Bug 158426 - grub won't setup to raid 1 members
grub won't setup to raid 1 members
Status: CLOSED RAWHIDE
Product: Fedora
Classification: Fedora
Component: grub (Show other bugs)
rawhide
All Linux
medium Severity medium
: ---
: ---
Assigned To: Peter Jones
Mike McLean
:
Depends On:
Blocks: FC5Blocker
  Show dependency treegraph
 
Reported: 2005-05-22 01:55 EDT by Alexandre Oliva
Modified: 2007-11-30 17:11 EST (History)
0 users

See Also:
Fixed In Version: grub-0.97-4
Doc Type: Bug Fix
Doc Text:
Story Points: ---
Clone Of:
Environment:
Last Closed: 2006-03-13 09:16:40 EST
Type: ---
Regression: ---
Mount Type: ---
Documentation: ---
CRM:
Verified Versions:
Category: ---
oVirt Team: ---
RHEL 7.3 requirements from Atomic Host:


Attachments (Terms of Use)
Patch that fixes the regression introduced by grub-0.97-nxstack.patch (1.82 KB, patch)
2006-03-09 09:39 EST, Alexandre Oliva
no flags Details | Diff

  None (edit)
Description Alexandre Oliva 2005-05-22 01:55:44 EDT
From Bugzilla Helper:
User-Agent: Mozilla/5.0 (X11; U; Linux x86_64; en-US; rv:1.7.8) Gecko/20050512 Fedora/1.0.4-2 Firefox/1.0.4

Description of problem:
Given a raid 1 /boot, grub refuses to install itself within the same session to more than one member of the same raid 1 device.  Consider:

md5 : active raid1 sdb5[1] sda5[2] hda5[0]

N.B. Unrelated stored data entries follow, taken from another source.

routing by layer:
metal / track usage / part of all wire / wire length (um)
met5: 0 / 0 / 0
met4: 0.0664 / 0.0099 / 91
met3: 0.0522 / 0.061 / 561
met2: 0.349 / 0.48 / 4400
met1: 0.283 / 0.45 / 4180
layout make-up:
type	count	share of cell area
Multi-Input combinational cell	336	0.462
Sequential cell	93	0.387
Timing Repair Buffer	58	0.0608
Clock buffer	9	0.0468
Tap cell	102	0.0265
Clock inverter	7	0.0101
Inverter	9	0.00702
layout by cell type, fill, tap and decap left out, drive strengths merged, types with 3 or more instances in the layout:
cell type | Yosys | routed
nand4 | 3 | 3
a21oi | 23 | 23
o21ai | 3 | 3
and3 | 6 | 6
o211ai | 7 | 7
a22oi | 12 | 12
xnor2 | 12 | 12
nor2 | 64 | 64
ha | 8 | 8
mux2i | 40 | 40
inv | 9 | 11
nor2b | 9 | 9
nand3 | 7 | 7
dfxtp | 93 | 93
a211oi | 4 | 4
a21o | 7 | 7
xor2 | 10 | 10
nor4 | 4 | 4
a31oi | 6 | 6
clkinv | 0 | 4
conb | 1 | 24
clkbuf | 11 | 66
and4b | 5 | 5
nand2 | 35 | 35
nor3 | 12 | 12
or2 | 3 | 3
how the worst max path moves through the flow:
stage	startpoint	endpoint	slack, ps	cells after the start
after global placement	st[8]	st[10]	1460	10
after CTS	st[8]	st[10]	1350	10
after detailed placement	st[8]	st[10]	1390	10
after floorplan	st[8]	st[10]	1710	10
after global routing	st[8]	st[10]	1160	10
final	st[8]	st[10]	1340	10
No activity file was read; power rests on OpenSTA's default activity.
### src/common/rcto_defines.svh
`ifndef RCTO_DEFINES_SVH
`define RCTO_DEFINES_SVH

// register indices; byte address is four times the index
`define RCTO_IDX_STATUS   12'h003
`define RCTO_IDX_POWER_CONTROL     12'h08e
`define RCTO_IDX_INTEN    12'h040
`define RCTO_IDX_INTFLAG  12'h041

// core status bit positions
`define RCTO_ST_TO        4
`define RCTO_ST_PD        3
`define RCTO_ST_UPPER_HI  7
`define RCTO_ST_UPPER_LO  5
`define RCTO_ST_WMASK     8'he7

// power control bit positions
`define RCTO_PC_ULP       5
`define RCTO_PC_SBO       4
`define RCTO_PC_POR       1
`define RCTO_PC_BOR       0
`define RCTO_PC_WMASK     8'h33

// values taken at asynchronous (power-on) reset
`define RCTO_STATUS_RST   8'h18
`define RCTO_POWER_CONTROL_RST     8'h10
`define RCTO_BYTE_ZERO    8'h00

// start-up timing, in ticks of the timing oscillators
`define RCTO_POWERUP_DELAY_TIMER_MS      64
`define RCTO_LFO_KHZ      31
`define RCTO_POWERUP_DELAY_TIMER_TICKS   (`RCTO_POWERUP_DELAY_TIMER_MS * `RCTO_LFO_KHZ)
`define RCTO_OST_TICKS    1024
`define RCTO_CNT_W        11

// bus answers
`define RCTO_RESP_OKAY    2'h0
`define RCTO_RESP_DECERR  2'h3

`endif

### src/common/rcto_pkg.sv
package rcto_pkg;

  // oscillator configuration
  typedef enum logic [2:0] {
    OSC_CRYSTAL_LOW    = 3'h0,
    OSC_CRYSTAL_MEDIUM = 3'h1,
    OSC_CRYSTAL_HIGH   = 3'h2,
    OSC_RESISTOR_CAP   = 3'h3,
    OSC_EXTERNAL_CLOCK = 3'h4,
    OSC_INTERNAL       = 3'h5
  } rcto_osc_t;

  // brown-out mode selection
  typedef enum logic [1:0] {
    BOR_OFF      = 2'h0,
    BOR_SOFTWARE = 2'h1,
    BOR_NO_SLEEP = 2'h2,
    BOR_ON       = 2'h3
  } rcto_bor_t;

  // start-up sequencer states, one-hot
  typedef enum logic [3:0] {
    ST_START = 4'h1,
    ST_POWERUP_DELAY_TIMER  = 4'h2,
    ST_OST   = 4'h4,
    ST_RUN   = 4'h8
  } rcto_state_t;

  // configuration word fields
  typedef struct packed {
    rcto_osc_t oscMode;
    logic      powerupDelayDisableN;
    rcto_bor_t brownoutModeSel;
  } rcto_cfg_t;

  // reset and wake causes from the core
  typedef struct packed {
    logic powerOn;
    logic brownout;
    logic watchdogTimer;
    logic intWake;
    logic sleepEnter;
  } rcto_evt_t;

endpackage

### src/verilog/rcto_top.sv
// Contract
// - a power control register at 8Eh holds two last-reset cause flags.
// - the brown-out flag in bit 0 is unknown after power-on; sw sets it.
// - a brown-out reset clears the active-low brown-out flag to 0.
// - with brown-out mode 00 the brown-out flag is a don't-care.
// - the power-on flag in bit 1 clears on power-on only.
// - start-up delay depends on oscillator mode and power-up timer enable.
// - power-on and brown-out resets set flags as tabulated.
// - pin reset keeps flags, watchdog reset clears timeout, wake both.
// - pin reset in sleep sets timeout and clears power-down.
// - power control bits 5,4,1,0 reset to 01qq or 0uuu.
// - status resets to 0001 1xxx or 000q quuu.
// - pc low byte clears on resets and takes pc plus one on wake.
// - the power-up timer holds reset 64 ms from the 31 kHz oscillator.
// - in brown-out mode 01 the software enable switches detection.
`timescale 1ns/1ps
`default_nettype none
`include "rcto_defines.svh"

module rcto_top
  import rcto_pkg::*;
(
  input  wire logic        core_clk,        // core clock, 10 MHz
  input  wire logic        rst_n,           // async reset, power-on
  input  wire rcto_cfg_t   cfg,             // configuration word
  input  wire rcto_evt_t   evt,             // one-cycle cause pulses
  input  wire logic        master_clear_n,  // external reset pin
  input  wire logic        lfoscClk,        // 31 kHz oscillator
  input  wire logic        oscClk,          // main oscillator pin
  input  wire logic [7:0]  pcCurrent,       // current pc low byte
  input  wire logic [7:0]  intFlagSet,      // interrupt flag pulses
  output logic             coreHold,        // core kept in reset
  output logic             brownoutDetectEn,// brown-out detect on
  output logic [7:0]       pcLowByte,       // pc low byte
  output logic [7:0]       intEnable,       // interrupt enables
  output logic             asleep,          // core sleeping
  input  wire logic [13:0] s_axi_awaddr,    // write address
  input  wire logic        s_axi_awvalid,   // write address valid
  output logic             s_axi_awready,   // write address ready
  input  wire logic [31:0] s_axi_wdata,     // write data
  input  wire logic [3:0]  s_axi_wstrb,     // write strobes
  input  wire logic        s_axi_wvalid,    // write data valid
  output logic             s_axi_wready,    // write data ready
  output logic [1:0]       s_axi_bresp,     // write response
  output logic             s_axi_bvalid,    // write response valid
  input  wire logic        s_axi_bready,    // write response ready
  input  wire logic [13:0] s_axi_araddr,    // read address
  input  wire logic        s_axi_arvalid,   // read address valid
  output logic             s_axi_arready,   // read address ready
  output logic [31:0]      s_axi_rdata,     // read data
  output logic [1:0]       s_axi_rresp,     // read response
  output logic             s_axi_rvalid,    // read data valid
  input  wire logic        s_axi_rready     // read data ready
);

  // word index of a byte address
  function automatic logic [11:0] wordIdx(input logic [13:0] a);
    return a[13:2];
  endfunction

  // true for an implemented register index
  function automatic logic isMapped(input logic [11:0] i);
    return (i == `RCTO_IDX_STATUS) || (i == `RCTO_IDX_POWER_CONTROL) ||
           (i == `RCTO_IDX_INTEN) || (i == `RCTO_IDX_INTFLAG);
  endfunction

  // pin synchronisers: master_clear_n, slow oscillator, main oscillator
  logic [2:0] pinRaw;
  logic [2:0] syncA_reg;
  logic [2:0] syncB_reg;
  logic [2:0] syncPrev_reg;
  assign pinRaw = {oscClk, lfoscClk, master_clear_n};

  genvar g;
  generate
    for (g = 0; g < 3; g++) begin : gSync
      // master_clear_n idles high so no false edge appears after reset
      always_ff @(posedge core_clk or negedge rst_n) begin
        if (!rst_n) begin
          syncA_reg[g]    <= (g == 0);
          syncB_reg[g]    <= (g == 0);
          syncPrev_reg[g] <= (g == 0);
        end else begin
          syncA_reg[g]    <= pinRaw[g];
          syncB_reg[g]    <= syncA_reg[g];
          syncPrev_reg[g] <= syncB_reg[g];
        end
      end
    end
  endgenerate

  logic mclrFall;
  logic lfoTick;
  logic oscTick;
  assign mclrFall = syncPrev_reg[0] & ~syncB_reg[0];
  assign lfoTick  = syncB_reg[1] & ~syncPrev_reg[1];
  assign oscTick  = syncB_reg[2] & ~syncPrev_reg[2];

  // registers
  logic [7:0]  status_reg,  status_next;
  logic [7:0]  power_control_reg,    power_control_next;
  logic [7:0]  intEn_reg,   intEn_next;
  logic [7:0]  intFlag_reg, intFlag_next;
  logic [7:0]  pcl_reg,     pcl_next;
  logic        asleep_reg,  asleep_next;
  rcto_state_t state_reg,   state_next;
  logic [`RCTO_CNT_W-1:0] cnt_reg, cnt_next;

  // brown-out detect enable by mode
  assign brownoutDetectEn =
      (cfg.brownoutModeSel == BOR_ON) |
      ((cfg.brownoutModeSel == BOR_SOFTWARE) &
       power_control_reg[`RCTO_PC_SBO]) |
      ((cfg.brownoutModeSel == BOR_NO_SLEEP) & ~asleep_reg);

  // cause decode; power-on outranks brown-out outranks the rest
  logic porHit, borHit, wdtReset, wdtWake, mclrRun, mclrSleep;
  logic intWakeHit, anyReset, wake, sleepHit;
  assign porHit     = evt.powerOn;
  assign borHit     = evt.brownout & brownoutDetectEn & ~porHit;
  assign wdtReset   = evt.watchdogTimer & ~asleep_reg;
  assign wdtWake    = evt.watchdogTimer & asleep_reg;
  assign mclrRun    = mclrFall & ~asleep_reg;
  assign mclrSleep  = mclrFall & asleep_reg;
  assign intWakeHit = evt.intWake & asleep_reg;
  assign anyReset   = porHit | borHit | wdtReset | mclrFall;
  assign wake       = (wdtWake | intWakeHit) & ~anyReset;
  assign sleepHit   = evt.sleepEnter & ~asleep_reg & ~anyReset;

  // crystal modes need the oscillator start-up count
  logic isCrystal;
  logic pwrtEnabled;
  assign isCrystal   = (cfg.oscMode == OSC_CRYSTAL_LOW) |
                       (cfg.oscMode == OSC_CRYSTAL_MEDIUM) |
                       (cfg.oscMode == OSC_CRYSTAL_HIGH);
  assign pwrtEnabled = ~cfg.powerupDelayDisableN;

  // bus write channel capture
  logic        awHeld_reg, wHeld_reg, bValid_reg;
  logic [13:0] awAddr_reg;
  logic [31:0] wData_reg;
  logic [3:0]  wStrb_reg;
  logic [1:0]  bResp_reg;
  logic        wrFire;
  logic        wrLane0;
  logic [11:0] wrIdx;
  assign wrFire  = awHeld_reg & wHeld_reg & ~bValid_reg;
  assign wrIdx   = wordIdx(awAddr_reg);
  assign wrLane0 = wrFire & wStrb_reg[0];

  logic wrStatus, wrPcon, wrIntEn, wrIntFlag;
  assign wrStatus  = wrLane0 & (wrIdx == `RCTO_IDX_STATUS);
  assign wrPcon    = wrLane0 & (wrIdx == `RCTO_IDX_POWER_CONTROL);
  assign wrIntEn   = wrLane0 & (wrIdx == `RCTO_IDX_INTEN);
  assign wrIntFlag = wrLane0 & (wrIdx == `RCTO_IDX_INTFLAG);

  logic [7:0] wByte;
  logic [7:0] statusSw;
  logic [7:0] pconSw;
  assign wByte    = wData_reg[7:0];
  assign statusSw = wrStatus ?
      ((status_reg & ~`RCTO_ST_WMASK) | (wByte & `RCTO_ST_WMASK)) :
      status_reg;
  assign pconSw   = wrPcon ?
      ((power_control_reg & ~`RCTO_PC_WMASK) | (wByte & `RCTO_PC_WMASK)) :
      power_control_reg;

  // flag update: hardware causes override a same-cycle software write
  always_comb begin
    status_next = statusSw;
    power_control_next   = pconSw;
    asleep_next = asleep_reg;
    if (anyReset) begin
      status_next[`RCTO_ST_UPPER_HI:`RCTO_ST_UPPER_LO] = 3'h0;
      power_control_next[`RCTO_PC_ULP] = 1'b0;
      asleep_next = 1'b0;
    end
    if (porHit) begin
      power_control_next[`RCTO_PC_POR]  = 1'b0;
      power_control_next[`RCTO_PC_SBO]  = 1'b1;
      status_next[`RCTO_ST_TO] = 1'b1;
      status_next[`RCTO_ST_PD] = 1'b1;
    end else if (borHit) begin
      power_control_next[`RCTO_PC_BOR]  = 1'b0;
      power_control_next[`RCTO_PC_SBO]  = 1'b1;
      status_next[`RCTO_ST_TO] = 1'b1;
      status_next[`RCTO_ST_PD] = 1'b1;
    end else if (wdtReset) begin
      status_next[`RCTO_ST_TO] = 1'b0;
    end else if (mclrSleep) begin
      status_next[`RCTO_ST_TO] = 1'b1;
      status_next[`RCTO_ST_PD] = 1'b0;
    end else if (wdtWake) begin
      status_next[`RCTO_ST_TO] = 1'b0;
      status_next[`RCTO_ST_PD] = 1'b0;
      asleep_next = 1'b0;
    end else if (intWakeHit) begin
      status_next[`RCTO_ST_TO] = 1'b1;
      status_next[`RCTO_ST_PD] = 1'b0;
      asleep_next = 1'b0;
    end else if (sleepHit) begin
      status_next[`RCTO_ST_TO] = 1'b1;
      status_next[`RCTO_ST_PD] = 1'b0;
      asleep_next = 1'b1;
    end
  end

  // pc low byte and interrupt registers
  assign pcl_next = anyReset ? `RCTO_BYTE_ZERO :
                    wake ? 8'(pcCurrent + 8'h01) : pcCurrent;
  assign intEn_next = anyReset ? `RCTO_BYTE_ZERO :
                      wrIntEn ? wByte : intEn_reg;
  // write 1 clears a flag; a new set in the same cycle wins
  assign intFlag_next = anyReset ? `RCTO_BYTE_ZERO :
      ((intFlag_reg & ~(wrIntFlag ? wByte : 8'h00)) | intFlagSet);

  // start-up sequencer
  logic pwrtDone;
  logic ostDone;
  assign pwrtDone = lfoTick &
      (cnt_reg == `RCTO_CNT_W'(`RCTO_POWERUP_DELAY_TIMER_TICKS - 1));
  assign ostDone  = oscTick &
      (cnt_reg == `RCTO_CNT_W'(`RCTO_OST_TICKS - 1));

  always_comb begin
    state_next = state_reg;
    cnt_next   = cnt_reg;
    case (state_reg)
      ST_START: begin
        cnt_next = '0;
        if (pwrtEnabled) begin
          state_next = ST_POWERUP_DELAY_TIMER;
        end else if (isCrystal) begin
          state_next = ST_OST;
        end else begin
          state_next = ST_RUN;
        end
      end
      ST_POWERUP_DELAY_TIMER: begin
        if (pwrtDone) begin
          cnt_next   = '0;
          state_next = isCrystal ? ST_OST : ST_RUN;
        end else if (lfoTick) begin
          cnt_next = cnt_reg + 1'b1;
        end
      end
      ST_OST: begin
        if (ostDone) begin
          cnt_next   = '0;
          state_next = ST_RUN;
        end else if (oscTick) begin
          cnt_next = cnt_reg + 1'b1;
        end
      end
      ST_RUN: begin
        if (wake && isCrystal) begin
          cnt_next   = '0;
          state_next = ST_OST;
        end
      end
      default: begin
        state_next = ST_START;
      end
    endcase
    // power-up timer restarts on power-on or brown-out
    if (porHit | borHit) begin
      state_next = ST_START;
    end
  end

  assign coreHold = (state_reg != ST_RUN) | anyReset;

  // register flip-flops; reset is treated as a power-on
  always_ff @(posedge core_clk or negedge rst_n) begin
    if (!rst_n) begin
      status_reg  <= `RCTO_STATUS_RST;
      power_control_reg    <= `RCTO_POWER_CONTROL_RST;
      intEn_reg   <= `RCTO_BYTE_ZERO;
      intFlag_reg <= `RCTO_BYTE_ZERO;
      pcl_reg     <= `RCTO_BYTE_ZERO;
      asleep_reg  <= 1'b0;
      state_reg   <= ST_START;
      cnt_reg     <= '0;
    end else begin
      status_reg  <= status_next;
      power_control_reg    <= power_control_next;
      intEn_reg   <= intEn_next;
      intFlag_reg <= intFlag_next;
      pcl_reg     <= pcl_next;
      asleep_reg  <= asleep_next;
      state_reg   <= state_next;
      cnt_reg     <= cnt_next;
    end
  end

  assign pcLowByte = pcl_reg;
  assign intEnable = intEn_reg;
  assign asleep    = asleep_reg;

  // bus write path: address and data taken in either order
  always_ff @(posedge core_clk or negedge rst_n) begin
    if (!rst_n) begin
      awHeld_reg <= 1'b0;
      wHeld_reg  <= 1'b0;
      bValid_reg <= 1'b0;
      awAddr_reg <= '0;
      wData_reg  <= '0;
      wStrb_reg  <= '0;
      bResp_reg  <= `RCTO_RESP_OKAY;
    end else begin
      if (s_axi_awvalid && s_axi_awready) begin
        awHeld_reg <= 1'b1;
        awAddr_reg <= s_axi_awaddr;
      end
      if (s_axi_wvalid && s_axi_wready) begin
        wHeld_reg <= 1'b1;
        wData_reg <= s_axi_wdata;
        wStrb_reg <= s_axi_wstrb;
      end
      if (wrFire) begin
        awHeld_reg <= 1'b0;
        wHeld_reg  <= 1'b0;
        bValid_reg <= 1'b1;
        bResp_reg  <= isMapped(wrIdx) ? `RCTO_RESP_OKAY :
                                        `RCTO_RESP_DECERR;
      end else if (s_axi_bready) begin
        bValid_reg <= 1'b0;
      end
    end
  end

  assign s_axi_awready = ~awHeld_reg;
  assign s_axi_wready  = ~wHeld_reg;
  assign s_axi_bvalid  = bValid_reg;
  assign s_axi_bresp   = bResp_reg;

  // bus read path: one cycle to data; unmapped reads return zero
  logic [11:0] rdIdx;
  logic [7:0]  rdByte;
  logic        rValid_reg;
  logic [31:0] rData_reg;
  logic [1:0]  rResp_reg;
  assign rdIdx  = wordIdx(s_axi_araddr);
  assign rdByte = (rdIdx == `RCTO_IDX_STATUS)  ? status_reg :
                  (rdIdx == `RCTO_IDX_POWER_CONTROL)    ? power_control_reg :
                  (rdIdx == `RCTO_IDX_INTEN)   ? intEn_reg :
                  (rdIdx == `RCTO_IDX_INTFLAG) ? intFlag_reg :
                                                 `RCTO_BYTE_ZERO;

  always_ff @(posedge core_clk or negedge rst_n) begin
    if (!rst_n) begin
      rValid_reg <= 1'b0;
      rData_reg  <= '0;
      rResp_reg  <= `RCTO_RESP_OKAY;
    end else if (s_axi_arvalid && s_axi_arready) begin
      rValid_reg <= 1'b1;
      rData_reg  <= {24'h000000, rdByte};
      rResp_reg  <= isMapped(rdIdx) ? `RCTO_RESP_OKAY :
                                      `RCTO_RESP_DECERR;
    end else if (s_axi_rready) begin
      rValid_reg <= 1'b0;
    end
  end

  assign s_axi_arready = ~rValid_reg;
  assign s_axi_rvalid  = rValid_reg;
  assign s_axi_rdata   = rData_reg;
  assign s_axi_rresp   = rResp_reg;
endmodule // rcto_top

`default_nettype wire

hd0 maps to hda, hd1 to sda and hd2 to sdb.

# grub
root (hd0,5)
setup (hd0,5)
setup (hd1,5)
setup (hd2,5)

If I run the four commands above in the same grub session, the last two fail with errors such as:

 Running "install /grub/stage1 d (hd1,5) /grub/stage2 p /grub/grub.conf "... failed

Error 16: Inconsistent filesystem structure

If, however, I quit grub after every successful setup command, then no such error arises.

I don't see any errors returned by the syscalls issued by grub, with strace.  Is grub actually performing some legitimate test, and the buffer-flushing ioctls it issues before exiting manage to remove whatever inconsistency it would find there otherwise, or is it a bug that it finds an inconsistency?

FWIW, the problem happens not only when grub is started within Linux, but also when the commands are issued from the boot loader environment, so I suspect the latter.  Same problem if I use install directly, instead of setup.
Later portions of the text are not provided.